Roland Lescure a annoncé mardi qu’une nouvelle aide serait dévoilée jeudi pour soutenir les plus vulnérables face à la hausse des prix du carburant. Le ministre de l’Économie a insisté sur un point: cette aide restera ciblée. « Je ne suis pas là pour aider tout le monde », a-t-il dit, ajoutant qu’elle visera surtout les personnes qui travaillent.
La décision intervient alors que les ministres des finances du G7 se réunissent à Bercy depuis lundi et que Paris veut afficher une ligne commune. Les discussions doivent déboucher sur un communiqué du G7 après les réunions, a dit Lescure, au moment où le texte devrait aussi traiter des déséquilibres mondiaux, de l’aide aux pays les plus fragiles et de la crise au Moyen-Orient. « Il va y avoir un communiqué », a-t-il assuré, en soulignant que la question est souvent de savoir si les membres du G7 parviennent à s’entendre suffisamment pour le publier.
Le fond du dossier est financier autant que géopolitique.

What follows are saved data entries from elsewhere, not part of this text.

[config.mk]
export PLATFORM = sky130hd
export DESIGN_NAME = ivr_front
export DESIGN_NICKNAME = d
export VERILOG_FILES = /design/src/hdl/ivr_pkg.sv /design/src/hdl/ivr_front.sv
export SDC_FILE = /design/constraint.sdc
export NUM_CORES = 1
export LEC_CHECK = 0
export ABC_AREA = 1
export BUFFER_PORTS_ARGS = -buffer_cell sky130_fd_sc_hd__clkbuf_2
export CAP_MARGIN = 5
export CELL_PAD_IN_SITES_DETAIL_PLACEMENT = 0
export CELL_PAD_IN_SITES_GLOBAL_PLACEMENT = 1
export CORE_MARGIN = 1
export CORE_UTILIZATION = 44
export DETAILED_ROUTE_END_ITERATION = 8
export PLACE_DENSITY = 0.88
export SLEW_MARGIN = 10
export SYNTH_ARGS = -nofsm -noshare
export SYNTH_HDL_FRONTEND = slang
export SYNTH_SLANG_ARGS = --single-unit
[constraint.sdc]
create_clock -name i_clk -period 5.5 [get_ports i_clk]
set_clock_uncertainty 0.05 [all_clocks]
set_input_delay 1.1 -clock i_clk [delete_from_list [all_inputs] [get_ports i_clk]]
set_output_delay 1.1 -clock i_clk [all_outputs]
set_load 0.05 [all_outputs]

Lescure a décrit le détroit d’Ormuz comme « le nœud économique du conflit au Moyen-Orient » et a dit que la France voulait travailler à sa réouverture « le plus vite possible ». Le ministre a ajouté que la France emprunte désormais à 3,80 % sur 10 ans et que la crise lui coûte déjà près de 4 milliards d’euros supplémentaires sur sa dette. Selon lui, ces tensions ne mettent pas l’économie française en stagflation ni en récession pour l’instant.

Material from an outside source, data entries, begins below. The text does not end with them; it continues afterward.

**src/hdl/ivr_pkg.sv**
```systemverilog
// ivr_pkg: shared types and constants for the inverse-variance rebin core
// (queue item, divider request/response, register indexes, fixed widths).
// no dependencies
package ivr_pkg;

    localparam int MAX_GROUP_DEF    = 256;
    localparam int MAX_OUT_BINS_DEF = 65536;

    localparam int CW         = 32;   // content / error width
    localparam int GS_W       = 9;    // group_size register width
    localparam int OB_W       = 16;   // out_bin width
    localparam int ADDR_W     = 3;    // apb byte address width
    localparam int QDEPTH     = 2;    // front/back queue depth
    localparam int DIV_NUM_W  = 80;   // dividend shift register width
    localparam int DIV_CNT_W  = 7;

    localparam logic [DIV_CNT_W-1:0] REC_STEPS  = 7'd65;  // 2^64 / d
    localparam logic [DIV_CNT_W-1:0] FRAC_STEPS = 7'd80;  // n * 2^16 / d

    typedef enum logic [0:0] {
        REG_GROUP_SIZE = 1'b0
    } t_reg_idx;

    // one classified bin as queued between front and back
    typedef struct packed {
        logic [CW-1:0] mag;      // |content|
        logic          neg;      // content < 0
        logic [CW-1:0] err;
        logic          first;
        logic          skip;     // error is zero
        logic          unit;     // error of one raw unit, weight saturates
    } t_item;

    typedef struct packed {
        logic                  start;
        logic [DIV_NUM_W-1:0]  num;    // dividend, msb first
        logic [63:0]           den;
        logic [DIV_CNT_W-1:0]  steps;
    } t_div_req;

    typedef struct packed {
        logic        done;
        logic [63:0] quot;
        logic        ovf;    // quotient did not fit 64 bits
    } t_div_rsp;

endpackage

```
**src/hdl/ivr_div.sv**
```systemverilog
// ivr_div: shared restoring divider, one quotient bit per cycle
// used for weight reciprocals, the group mean and the error reciprocal. depends on ivr_pkg
module ivr_div (
    input  logic              i_clk,
    input  logic              i_rst_n,
    input  ivr_pkg::t_div_req i_req,
    output ivr_pkg::t_div_rsp o_rsp
);

    logic [64:0]                       r_rem, n_rem, rem_sh;
    logic [ivr_pkg::DIV_NUM_W-1:0]     r_num, n_num;
    logic [63:0]                       r_den, n_den, r_quo, n_quo;
    logic                              r_ovf, n_ovf, r_busy, n_busy, r_done, n_done;
    logic [ivr_pkg::DIV_CNT_W-1:0]     r_cnt, n_cnt;
    logic                              ge;

    assign rem_sh = {r_rem[63:0], r_num[ivr_pkg::DIV_NUM_W-1]};
    assign ge     = (rem_sh >= {1'b0, r_den});

    always_comb begin
        n_rem  = r_rem;
        n_num  = r_num;
        n_den  = r_den;
        n_quo  = r_quo;
        n_ovf  = r_ovf;
        n_cnt  = r_cnt;
        n_busy = r_busy;
        n_done = 1'b0;
        if (i_req.start) begin
            n_rem  = '0;
            n_num  = i_req.num;
            n_den  = i_req.den;
            n_quo  = '0;
            n_ovf  = 1'b0;
            n_cnt  = i_req.steps;
            n_busy = 1'b1;
        end else if (r_busy) begin
            n_rem = ge ? (rem_sh - {1'b0, r_den}) : rem_sh;
            n_num = {r_num[ivr_pkg::DIV_NUM_W-2:0], 1'b0};
            n_quo = {r_quo[62:0], ge};
            n_ovf = r_ovf | r_quo[63];
            n_cnt = r_cnt - 1'b1;
            if (r_cnt == ivr_pkg::DIV_CNT_W'(1)) begin
                n_busy = 1'b0;
                n_done = 1'b1;
            end
        end
    end

    always_ff @(posedge i_clk) begin
        if (!i_rst_n) begin
            r_busy <= 1'b0;
            r_done <= 1'b0;
        end else begin
            r_busy <= n_busy;
            r_done <= n_done;
        end
    end

    always_ff @(posedge i_clk) begin
        r_rem <= n_rem;
        r_num <= n_num;
        r_den <= n_den;
        r_quo <= n_quo;
        r_ovf <= n_ovf;
        r_cnt <= n_cnt;
    end

    assign o_rsp.done = r_done;
    assign o_rsp.quot = r_quo;
    assign o_rsp.ovf  = r_ovf;

endmodule

```
**config.mk**
```make
export PLATFORM = sky130hd
export DESIGN_NAME = ivr_div
export DESIGN_NICKNAME = d
export VERILOG_FILES = /design/src/hdl/ivr_pkg.sv /design/src/hdl/ivr_div.sv
export SDC_FILE = /design/constraint.sdc
export NUM_CORES = 1
export LEC_CHECK = 0
export ABC_CLOCK_PERIOD_IN_PS = 4100
export BUFFER_PORTS_ARGS = -buffer_cell sky130_fd_sc_hd__buf_4
export CORE_MARGIN = 2
export CORE_UTILIZATION = 40
export DETAILED_ROUTE_END_ITERATION = 10
export PLACE_DENSITY = 0.65
export SLEW_MARGIN = 20
export SYNTH_ARGS = -nofsm -noshare
export SYNTH_HDL_FRONTEND = slang
export SYNTH_SLANG_ARGS = --single-unit
```
**constraint.sdc**
```tcl
create_clock -name i_clk -period 4.1 [get_ports i_clk]
set_input_delay 1.025 -clock i_clk [delete_from_list [all_inputs] [get_ports i_clk]]
set_output_delay 1.025 -clock i_clk [all_outputs]
set_load 0.005 [all_outputs]
```
# == Word-level counts from Yosys, hierarchy flattened ==
# Cells that the tools add are included.
# totals
reg_bits,282
latch_bits,0
ram_bits,0
romBits,0
input_bits,154
output_inout_bits,66
wordCells,26
n_memories,0
# classes
addsub,2
n_mul,0
div,0
n_lt_le_gt_ge,1
n_eq_ne,1
shift,0
n_mux,9
bitwise_logic,3
n_reduce_logical,2
# ops
cell,count
80-bit two-way mux,2
65-bit by 64-bit >= comparator with 1-bit output,1
64-bit two-way mux,1
64-bit subtractor,1
7-bit two-way mux,2
7-bit by 1-bit equality test with 1-bit output (second input constant),1
7-bit by 1-bit subtractor with 7-bit output (second input constant),1
1-bit two-way mux,4
3-bit OR reduction,1
1-bit NOT,2
2-bit nonzero test,1
1-bit bitwise OR,1

# == Depth between registers and ports, before layout ==
# Gate-level depths: netlist of run 1.
# depth
word_depth,4
depth_mapped,16
mapped_depth_nobuf,14

# == Least setup slack after synthesis of run 1 ==
# OpenSTA, ideal clock, no wires.
# synth_path
kind,in2reg
start,input i_req[151] (netlist bit)
end,register r_cnt[0] (netlist bit) (enable)
setup_time_ns,0.440
arrival_time_ns,3.173
slack_ns,0.487
stages,3
path_buffers,1
path_cell_list,clkbuf_1 nor2_1 inv_1
# synth_via
elab_chain_len,1
# synth_lines
element,line_no,rtl
from (decl),ivr_div.sv:6,"input ivr_pkg::t_div_req i_req,"
2-bit nonzero test (no line),--,
to (signal assigned),ivr_div.sv:66,r_cnt <= n_cnt;
to (decl),ivr_div.sv:14,"logic [ivr_pkg::DIV_CNT_W-1:0] r_cnt, n_cnt;"
# Every way passes these cells.
# A chain may end at the register's enable or synchronous reset.

# == Final worst setup path of run 1 ==
# layout_path
start,register r_den[0]
end,register r_rem[50]
# layout_via
elab_chain_len,2
elab_cells_between_ends,3
classes_between,1 x add/sub; 1 x order compare; 1 x mux
# layout_lines
element,line_no,rtl
from (decl),ivr_div.sv:12,"logic [63:0] r_den, n_den, r_quo, n_quo;"
from (signal assigned),ivr_div.sv:63,r_den <= n_den;
64-bit subtractor or 65-bit by 64-bit >= comparator with 1-bit output (tied branches),"ivr_div.sv:38, ivr_div.sv:18",
64-bit two-way mux (*),ivr_div.sv:38,"n_rem = ge ? (rem_sh - {1'b0, r_den}) : rem_sh;"
to (signal assigned),ivr_div.sv:61,r_rem <= n_rem;
to (decl),ivr_div.sv:10,"logic [64:0] r_rem, n_rem, rem_sh;"
# Every way passes the cells marked *; elsewhere a longest branch is shown, timed or not.

==> results of run 1 <==
placed cells by master (no fill, tap or decap), types with 30 or more instances in the layout:
cell,count
nand2_1,117
clkbuf_16,34
edfxtp_1,151
a21o_1,30
mux2i_1,71
inv_1,81
a21oi_1,85
o21ai_0,100
a211oi_1,39
xnor2_1,31
ha_1,66
mux2_2,80
dfxtp_1,130
xor2_1,33
buf_4,229
nor2_1,163
worst max-delay path, stage by stage, from the launching register on:
cell,delay [ps]
edfxtp_1,380
ha_1,220
fa_1,400
nand2b_1,180
a21o_1,170
a31oi_1,300
a41o_1,360
a41oi_1,150
nor2_1,370
a21oi_1,230
o21ai_0,330
xor2_1,180
nand2_1,70
a311oi_1,270
per-layer routing:
metal  track usage [%]  up-vias  wire length [um]  share of wire, %
met4              5.98        4               953               2.6
met3              6.61       76              3270               8.9
met2              31.5      347             16900                46
met5                 0        -                30             0.082
met1              23.0     5317             15500                42
li1                  -     5680                 -                 -
Yosys cell counts (6+ instances only):
cell,instances,area (sq um)
and2_1,8,50.1
o21a_1,6,45.0
inv_1,82,308
a21o_1,30,225
mux2_2,80,901
nor2_1,163,612
o21ai_0,100,500
ha_1,66,826
a21oi_1,85,425
dfxtp_1,131,2620
o211ai_1,7,52.6
o21bai_1,11,82.6
a31oi_1,10,62.6
a311oi_1,21,184
nand2b_1,6,37.5
nor3_1,15,75.1
edfxtp_1,151,4530
clkbuf_1,57,214
nand4_1,19,119
nand3_1,23,115
mux2i_1,71,711
nand2_1,117,439
buf_1,10,37.5
xor2_1,33,289
buf_2,10,50.1
a22o_1,6,52.6
and3_1,9,56.3
a211oi_1,39,293
xnor2_1,31,272
through the flow:
| step | std cells | total power, mW | setup WS (ps) |
|---|---|---|---|
| 2_1_floorplan | 1469 | 4.34 | 487 |
| 3_3_place_gp | 2086 | 4.73 | 527 |
| 3_5_place_dp | 2086 | 4.75 | 471 |
| 4_1_cts | 2147 | 7.82 | 403 |
| 5_1_grt | 2147 | 8.09 | 99.8 |
| 6_report | 2147 | 7.73 | 391 |
final timing paths:
| kind | to | cells past startpoint |
|---|---|---|
| max | r_rem[50]$_SDFFE_PP0P_ | 13 |
| min | r_rem[16]$_SDFFE_PP0P_ | 2 |
| max reg2reg | r_rem[50]$_SDFFE_PP0P_ | 13 |
| min reg2reg | r_rem[16]$_SDFFE_PP0P_ | 2 |
area by class of cell:
class	count	area (sq um)	area share [%]
clock buffer	44	898	5.01
inverter	82	309	1.72
sequential	282	7160	40.0
tap	468	586	3.27
clock inverter	17	209	1.17
timing repair buffer	234	1800	10.0
multi-input combinational	1020	6960	38.8
cells by family (layout without fill, tap and decap cells):
group,Yosys count,count (layout),share of synthesized area [%]
and+or+nand+nor,385,385,11.5
muxes,151,151,10.9
xor gates and xnor gates,64,64,3.79
buffers and inverters,167,377,4.65
DFF,282,282,48.3
adders and majority gates,67,67,5.71
AOI/OAI and AO/OA,353,353,15.2
registers in the layout, indices dropped and copies added, names as in the netlist:
name and flops:
r_rem 64, r_quo 64, r_den 64, r_ovf 1, r_busy 1, r_done 1, r_cnt 7, r_num 80
power groups by stage:
stage,combinational [mW],clock [mW],sequential [mW]
after floorplan,1.01,0,3.32
after CTS,1.41,3.12,3.30
final,1.40,3.03,3.30
after global placement,1.38,0,3.35
after global routing,1.56,3.21,3.32
after detailed placement,1.40,0,3.35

Mais la facture ne s’arrêtera pas dès qu’une issue diplomatique sera trouvée. Lescure a prévenu que les prix à la pompe resteront probablement élevés même si le détroit d’Ormuz rouvrait demain, car les tankers mettraient encore du temps à acheminer le pétrole jusqu’en France. Dans le même temps, Totalenergies a prolongé le plafonnement de ses prix dans ses stations jusqu’au week-end de la Pentecôte, signe que la pression sur les ménages reste bien réelle.

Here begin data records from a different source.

<file path="src/hdl/ivr_pkg.sv">
// ivr_pkg: shared types and constants for the inverse-variance rebin core
// (queue item, divider request/response, register indexes, fixed widths).
// no dependencies
package ivr_pkg;

    localparam int MAX_GROUP_DEF    = 256;
    localparam int MAX_OUT_BINS_DEF = 65536;

    localparam int CW         = 32;   // content / error width
    localparam int GS_W       = 9;    // group_size register width
    localparam int OB_W       = 16;   // out_bin width
    localparam int ADDR_W     = 3;    // apb byte address width
    localparam int QDEPTH     = 2;    // front/back queue depth
    localparam int DIV_NUM_W  = 80;   // dividend shift register width
    localparam int DIV_CNT_W  = 7;

    localparam logic [DIV_CNT_W-1:0] REC_STEPS  = 7'd65;  // 2^64 / d
    localparam logic [DIV_CNT_W-1:0] FRAC_STEPS = 7'd80;  // n * 2^16 / d

    typedef enum logic [0:0] {
        REG_GROUP_SIZE = 1'b0
    } t_reg_idx;

    // one classified bin as queued between front and back
    typedef struct packed {
        logic [CW-1:0] mag;      // |content|
        logic          neg;      // content < 0
        logic [CW-1:0] err;
        logic          first;
        logic          skip;     // error is zero
        logic          unit;     // error of one raw unit, weight saturates
    } t_item;

    typedef struct packed {
        logic                  start;
        logic [DIV_NUM_W-1:0]  num;    // dividend, msb first
        logic [63:0]           den;
        logic [DIV_CNT_W-1:0]  steps;
    } t_div_req;

    typedef struct packed {
        logic        done;
        logic [63:0] quot;
        logic        ovf;    // quotient did not fit 64 bits
    } t_div_rsp;

endpackage

</file>
<file path="src/hdl/ivr_back.sv">
// ivr_back: per-bin weight and accumulation sequencer, group close-out
// (mean, reciprocal, square root) and the output register. depends on ivr_pkg
module ivr_back #(
    parameter int MAX_GROUP    = ivr_pkg::MAX_GROUP_DEF,
    parameter int MAX_OUT_BINS = ivr_pkg::MAX_OUT_BINS_DEF
) (
    input  logic                     i_clk,
    input  logic                     i_rst_n,
    input  logic [ivr_pkg::GS_W-1:0] i_group_size,
    input  logic                     i_q_valid,
    input  ivr_pkg::t_item           i_q_item,
    output logic                     o_pop,
    output ivr_pkg::t_div_req        o_div_req,
    input  ivr_pkg::t_div_rsp        i_div_rsp,
    output logic                     o_valid,
    input  logic                     i_stall,
    output logic [ivr_pkg::CW-1:0]   o_mean,
    output logic [ivr_pkg::CW-1:0]   o_mean_error,
    output logic [ivr_pkg::OB_W-1:0] o_out_bin,
    output logic                     o_empty_res,
    output logic                     o_saturated
);

    localparam int FW = $clog2(MAX_GROUP + 1);
    localparam logic [16:0] G_MAX    = 17'(MAX_GROUP);
    localparam logic [16:0] OB_LAST  = 17'(MAX_OUT_BINS - 1);
    localparam logic [63:0] I64_MAX  = 64'h7FFF_FFFF_FFFF_FFFF;
    localparam logic [63:0] U64_MAX  = 64'hFFFF_FFFF_FFFF_FFFF;

    typedef enum logic [12:0] {
        ST_IDLE = 13'b0000000000001,
        ST_SQ   = 13'b0000000000010,
        ST_RECW = 13'b0000000000100,
        ST_WADD = 13'b0000000001000,
        ST_MLO  = 13'b0000000010000,
        ST_MHI  = 13'b0000000100000,
        ST_MSAT = 13'b0000001000000,
        ST_ACC  = 13'b0000010000000,
        ST_FILL = 13'b0000100000000,
        ST_MEAN = 13'b0001000000000,
        ST_RECE = 13'b0010000000000,
        ST_SQRT = 13'b0100000000000,
        ST_OUT  = 13'b1000000000000
    } t_state;

    t_state r_state, n_state;

    // current bin
    logic [31:0] r_mag, n_mag, r_e, n_e;
    logic        r_neg, n_neg;
    logic [63:0] r_w, n_w, r_plo, n_plo, r_phi, n_phi, r_m, n_m;
    // group accumulators
    logic signed [63:0] r_csum, n_csum;
    logic [63:0]        r_wsum, n_wsum;
    logic [FW-1:0]      r_fill, n_fill;
    logic [15:0]        r_nob, n_nob;
    logic               r_sat, n_sat;
    // group result
    logic        r_gneg, n_gneg;
    logic [31:0] r_rmean, n_rmean, r_rerr, n_rerr;
    logic        r_rempty, n_rempty, r_rsat, n_rsat;
    // square root
    logic [63:0] r_sv, n_sv, r_sr, n_sr, r_sb, n_sb;
    // divider request
    ivr_pkg::t_div_req r_div, n_div;
    // output register
    logic        r_ovalid, n_ovalid;
    logic [31:0] r_omean, n_omean, r_oerr, n_oerr;
    logic [15:0] r_obin, n_obin;
    logic        r_oempty, n_oempty, r_osat, n_osat;

    logic [31:0] mul_a, mul_b;
    logic [63:0] mul_p;
    logic [16:0] g_eff, gs17;
    logic        grp_done;
    logic [64:0] wsum_x, csum_x;
    logic signed [63:0] t_add;
    logic [63:0] low48, limit, csum_mag, trial, q32cap;
    logic        slot_free;

    // shared multiplier: error square, then content times both weight halves
    always_comb begin
        unique case (r_state)
            ST_MLO:  begin mul_a = r_mag; mul_b = r_w[31:0];  end
            ST_MHI:  begin mul_a = r_mag; mul_b = r_w[63:32]; end
            default: begin mul_a = r_e;   mul_b = r_e;        end
        endcase
    end
    assign mul_p = 64'(mul_a) * 64'(mul_b);

    always_comb begin
        gs17 = 17'(i_group_size);
        if (gs17 == '0) begin
            g_eff = 17'd1;
        end else if (gs17 > G_MAX) begin
            g_eff = G_MAX;
        end else begin
            g_eff = gs17;
        end
    end
    assign grp_done = ((17'(r_fill) + 17'd1) >= g_eff);

    assign wsum_x   = {1'b0, r_wsum} + {1'b0, r_w};
    assign t_add    = r_neg ? -$signed(r_m) : $signed(r_m);
    assign csum_x   = {r_csum[63], r_csum} + {t_add[63], t_add};
    assign low48    = {16'd0, r_plo[63:16]};
    assign limit    = (I64_MAX - low48) >> 16;
    assign csum_mag = r_csum[63] ? (64'd0 - r_csum) : r_csum;
    assign trial    = r_sr + r_sb;
    assign q32cap   = r_gneg ? 64'h8000_0000 : 64'h7FFF_FFFF;
    assign slot_free = !r_ovalid || !i_stall;
    assign o_pop    = (r_state == ST_IDLE);

    always_comb begin
        n_state = r_state;
        n_mag = r_mag; n_e = r_e; n_neg = r_neg; n_w = r_w;
        n_plo = r_plo; n_phi = r_phi; n_m = r_m;
        n_csum = r_csum; n_wsum = r_wsum; n_fill = r_fill; n_nob = r_nob; n_sat = r_sat;
        n_gneg = r_gneg; n_rmean = r_rmean; n_rerr = r_rerr;
        n_rempty = r_rempty; n_rsat = r_rsat;
        n_sv = r_sv; n_sr = r_sr; n_sb = r_sb;
        n_div = r_div;
        n_div.start = 1'b0;
        n_ovalid = r_ovalid && i_stall;
        n_omean = r_omean; n_oerr = r_oerr; n_obin = r_obin;
        n_oempty = r_oempty; n_osat = r_osat;

        unique case (r_state)
            ST_IDLE: begin
                if (i_q_valid) begin
                    n_mag = i_q_item.mag;
                    n_neg = i_q_item.neg;
                    n_e   = i_q_item.err;
                    if (i_q_item.first) begin
                        n_csum = '0;
                        n_wsum = '0;
                        n_fill = '0;
                        n_sat  = 1'b0;
                        n_nob  = '0;
                    end
                    priority if (i_q_item.skip) begin
                        n_state = ST_FILL;
                    end else if (i_q_item.unit) begin
                        n_w     = U64_MAX;
                        n_sat   = 1'b1;
                        n_state = ST_WADD;
                    end else begin
                        n_state = ST_SQ;
                    end
                end
            end
            ST_SQ: begin
                n_div.start = 1'b1;
                n_div.num   = {1'b1, {(ivr_pkg::DIV_NUM_W-1){1'b0}}};
                n_div.den   = mul_p;
                n_div.steps = ivr_pkg::REC_STEPS;
                n_state     = ST_RECW;
            end
            ST_RECW: begin
                if (i_div_rsp.done) begin
                    n_w     = i_div_rsp.quot;
                    n_state = ST_WADD;
                end
            end
            ST_WADD: begin
                if (wsum_x[64]) begin
                    n_wsum = U64_MAX;
                    n_sat  = 1'b1;
                end else begin
                    n_wsum = wsum_x[63:0];
                end
                n_state = ST_MLO;
            end
            ST_MLO: begin
                n_plo   = mul_p;
                n_state = ST_MHI;
            end
            ST_MHI: begin
                n_phi   = mul_p;
                n_state = ST_MSAT;
            end
            ST_MSAT: begin
                if (r_phi > limit) begin
                    n_m   = I64_MAX;
                    n_sat = 1'b1;
                end else begin
                    n_m = (r_phi << 16) + low48;
                end
                n_state = ST_ACC;
            end
            ST_ACC: begin
                if (csum_x[64] != csum_x[63]) begin
                    n_csum = csum_x[64] ? $signed(64'h8000_0000_0000_0000)
                                        : $signed(I64_MAX);
                    n_sat  = 1'b1;
                end else begin
                    n_csum = $signed(csum_x[63:0]);
                end
                n_state = ST_FILL;
            end
            ST_FILL: begin
                if (!grp_done) begin
                    n_fill  = r_fill + 1'b1;
                    n_state = ST_IDLE;
                end else if (r_wsum == '0) begin
                    n_rmean  = '0;
                    n_rerr   = '0;
                    n_rempty = 1'b1;
                    n_rsat   = r_sat;
                    n_state  = ST_OUT;
                end else begin
                    n_gneg      = r_csum[63];
                    n_rempty    = 1'b0;
                    n_div.start = 1'b1;
                    n_div.num   = {csum_mag, 16'd0};
                    n_div.den   = r_wsum;
                    n_div.steps = ivr_pkg::FRAC_STEPS;
                    n_state     = ST_MEAN;
                end
            end
            ST_MEAN: begin
                if (i_div_rsp.done) begin
                    if (i_div_rsp.ovf || (i_div_rsp.quot > q32cap)) begin
                        n_rmean = r_gneg ? (32'd0 - q32cap[31:0]) : q32cap[31:0];
                        n_rsat  = 1'b1;
                    end else begin
                        n_rmean = r_gneg ? (32'd0 - i_div_rsp.quot[31:0])
                                         : i_div_rsp.quot[31:0];
                        n_rsat  = r_sat;
                    end
                    if (r_wsum == 64'd1) begin
                        n_rerr  = 32'hFFFF_FFFF;
                        n_rsat  = 1'b1;
                        n_state = ST_OUT;
                    end else begin
                        n_div.start = 1'b1;
                        n_div.num   = {1'b1, {(ivr_pkg::DIV_NUM_W-1){1'b0}}};
                        n_div.den   = r_wsum;
                        n_div.steps = ivr_pkg::REC_STEPS;
                        n_state     = ST_RECE;
                    end
                end
            end
            ST_RECE: begin
                if (i_div_rsp.done) begin
                    n_sv    = i_div_rsp.quot;
                    n_sr    = '0;
                    n_sb    = 64'h4000_0000_0000_0000;
                    n_state = ST_SQRT;
                end
            end
            ST_SQRT: begin
                if (r_sb == '0) begin
                    if (r_sr[63:32] != '0) begin
                        n_rerr = 32'hFFFF_FFFF;
                        n_rsat = 1'b1;
                    end else begin
                        n_rerr = r_sr[31:0];
                    end
                    n_state = ST_OUT;
                end else begin
                    if (r_sv >= trial) begin
                        n_sv = r_sv - trial;
                        n_sr = (r_sr >> 1) + r_sb;
                    end else begin
                        n_sr = r_sr >> 1;
                    end
                    n_sb = r_sb >> 2;
                end
            end
            ST_OUT: begin
                if (slot_free) begin
                    n_ovalid = 1'b1;
                    n_omean  = r_rmean;
                    n_oerr   = r_rerr;
                    n_obin   = r_nob;
                    n_oempty = r_rempty;
                    n_osat   = r_rsat;
                    n_csum   = '0;
                    n_wsum   = '0;
                    n_fill   = '0;
                    n_sat    = 1'b0;
                    n_nob    = (17'(r_nob) >= OB_LAST) ? '0 : r_nob + 1'b1;
                    n_state  = ST_IDLE;
                end
            end
            default: n_state = ST_IDLE;
        endcase
    end

    always_ff @(posedge i_clk) begin
        if (!i_rst_n) begin
            r_state     <= ST_IDLE;
            r_csum      <= '0;
            r_wsum      <= '0;
            r_fill      <= '0;
            r_nob       <= '0;
            r_sat       <= 1'b0;
            r_div.start <= 1'b0;
            r_ovalid    <= 1'b0;
        end else begin
            r_state     <= n_state;
            r_csum      <= n_csum;
            r_wsum      <= n_wsum;
            r_fill      <= n_fill;
            r_nob       <= n_nob;
            r_sat       <= n_sat;
            r_div.start <= n_div.start;
            r_ovalid    <= n_ovalid;
        end
    end

    always_ff @(posedge i_clk) begin
        r_mag <= n_mag; r_e <= n_e; r_neg <= n_neg; r_w <= n_w;
        r_plo <= n_plo; r_phi <= n_phi; r_m <= n_m;
        r_gneg <= n_gneg; r_rmean <= n_rmean; r_rerr <= n_rerr;
        r_rempty <= n_rempty; r_rsat <= n_rsat;
        r_sv <= n_sv; r_sr <= n_sr; r_sb <= n_sb;
        r_div.num <= n_div.num; r_div.den <= n_div.den; r_div.steps <= n_div.steps;
        r_omean <= n_omean; r_oerr <= n_oerr; r_obin <= n_obin;
        r_oempty <= n_oempty; r_osat <= n_osat;
    end

    assign o_div_req    = r_div;
    assign o_valid      = r_ovalid;
    assign o_mean       = r_omean;
    assign o_mean_error = r_oerr;
    assign o_out_bin    = r_obin;
    assign o_empty_res  = r_oempty;
    assign o_saturated  = r_osat;

    // no weighted content without weight
    a_csum_needs_weight: assert property (@(posedge i_clk) disable iff (!i_rst_n)
        (r_wsum == '0) |-> (r_csum == '0))
        else $error("weighted sum nonzero with zero weight sum");

    // an empty group reports zero mean and zero error
    a_empty_zero: assert property (@(posedge i_clk) disable iff (!i_rst_n)
        (r_ovalid && r_oempty) |-> (r_omean == '0 && r_oerr == '0))
        else $error("empty group with nonzero result");

    // divider start is only raised on entry to a state that waits for it
    a_div_start_wait: assert property (@(posedge i_clk) disable iff (!i_rst_n)
        r_div.start |-> (r_state == ST_RECW || r_state == ST_MEAN || r_state == ST_RECE))
        else $error("divider started outside a waiting state");

    // a new result only enters a free output slot
    a_out_slot: assert property (@(posedge i_clk) disable iff (!i_rst_n)
        (r_state == ST_OUT && r_ovalid && i_stall) |=> (r_state == ST_OUT))
        else $error("result left while output slot busy");

endmodule

</file>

Le gouvernement tente donc de tenir deux lignes à la fois: amortir le choc pour ceux qui en subissent le plus vite les effets, tout en évitant de promettre une protection générale impossible à financer. « La réalité, c’est qu’on est dans une tempête mais on résiste et on continue à avancer », a résumé Lescure. Jeudi dira si cette aide ciblée suffit à donner un peu d’air, ou si la flambée des carburants impose déjà un nouveau tour de vis.